Requirements & Validation

PIPES performs several steps of validation to help users catch errors and maintain consistency throughout a project.

Requirements

What is a requirement?

Requirements are model or project specific metadata that are used for dataset validation to facilitate data handoffs and tracking.

Why track requirements?

PIPES uses requirements to validate metadata of datasets, and it informs the progress status of the project. Requirements help with tracking needs for handoffs and ensure a smooth data pipeline.

For instance: If Model A produced a dataset with time_step = X but Model B requires time_step = Y, a transformation will be needed before the dataset can be handed off.

By listing these requirements in PIPES, the handoff process is more efficient and can be tracked throughout the modeling pipeline. More requirements means there will be more conditions for acceptance.

Examples

model_years =[2025,2030]

The example requirement above indicates that modeling work, and therefore dataset outputs, should be relevant to the years 2025 and 2030.

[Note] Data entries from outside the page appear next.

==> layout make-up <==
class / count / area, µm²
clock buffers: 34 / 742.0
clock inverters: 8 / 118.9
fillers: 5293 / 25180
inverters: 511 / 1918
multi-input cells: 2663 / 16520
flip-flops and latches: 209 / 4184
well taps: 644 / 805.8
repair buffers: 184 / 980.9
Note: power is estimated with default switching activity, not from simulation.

Requirements can be single key/value pairs, as in the example above, or any valid nested TOML key/value pairs such as:

[spatial_info]
    [spatial_info.fidelity]
        dx = .1
        dy = .2
    [spatial_info.range]
        x = [0,5]
        y = [0,10]

The Pydantic schemas for the various PIPES objects have several pre-defined requirement keys (see Configs for more info). If a requirement key is not pre-defined by PIPES, the key/value pair will be stored in a field called other in the Pydantic schema.

How requirements validation works

Requirements are specified at three different node types in PIPES: project, project run, and model. Requirements at higher-level nodes (e.g., project) are superseded by requirements at lower-level nodes (e.g., models).

For example, consider the following PIPES graph:

PIPES Validation

Let’s assume the nodes in this graph have the following requirements:

Project requirements:

[project.requirements]
    model_years = [2020,2025,2030]
    geographic_extent = "regional"
    weather_year = 2024

Project run requirement:

[project_runs.requirements]
    model_years = [2020,2025]
    geographic_extent = "sub-regional"

Model A requirements:

[project_runs.models.requirements]
    model_years = [2020,2022,2024]

When Dataset 1 is checked in, PIPES will validate the metadata with the following requirements metadata:

model_years = [2020,2022,2024]
geographic_extent = "sub-regional"
weather_year = 2024

In other words, it uses all requirements defined at the model level first. Any requirements listed at the project run that are not included in the model requirements are included, such as the geographic extent. Finally, any project requirements not overwritten by the project run or model are used, such as the weather year. This allows projects to scope work and build up results iteratively.

Now let’s assume that Model B has the following requirements:

[project_runs.models.requirements]
    geographic_extent = "nodal"

In order for Model A to handoff data to Model B, a dataset needs to meet the following requirements:

model_years = [2020,2025]
geographic_extent = "nodal"
weather_year = 2024

In other words, Dataset 1 needs to be transformed such that the model years and geographic extent match what Model B expects to ingest. When Dataset 1 Transformed is checked-in, PIPES will verify that its metadata meets the requirements expected by Model B. If these requirements are not met, the data is not ready to be handed off and more work needs to be done. If the dataset does meet these requirements, the Model B team will be notified that they have data ready from Model A.

Schedule validation

PIPES ensures that all dates are within valid ranges.

For project, project run, and model, the scheduled start is before the scheduled end.
Project run schedule is within project schedule.
Model schedule is within project run schedule.
Handoffs schedule is within the project schedule.

ID name uniqueness

At the project scope level:

Model names are unique.
Project scenario names are unique.
Handoff IDs are unique.

Note

Model names have ids and optionally “types”. This allows users to define two models of the same type but with different purposes, e.g., to perform circular work.

At the model scope level:

Model scenario names are unique.

At the model run scope level:

Task IDs are unique.

Resource existence

PIPES checks for existence of resources specified in the input.

Validate that user specified tasks exist.

PIPES validation is a critical step for ensuring the integrity and consistency of the project configuration.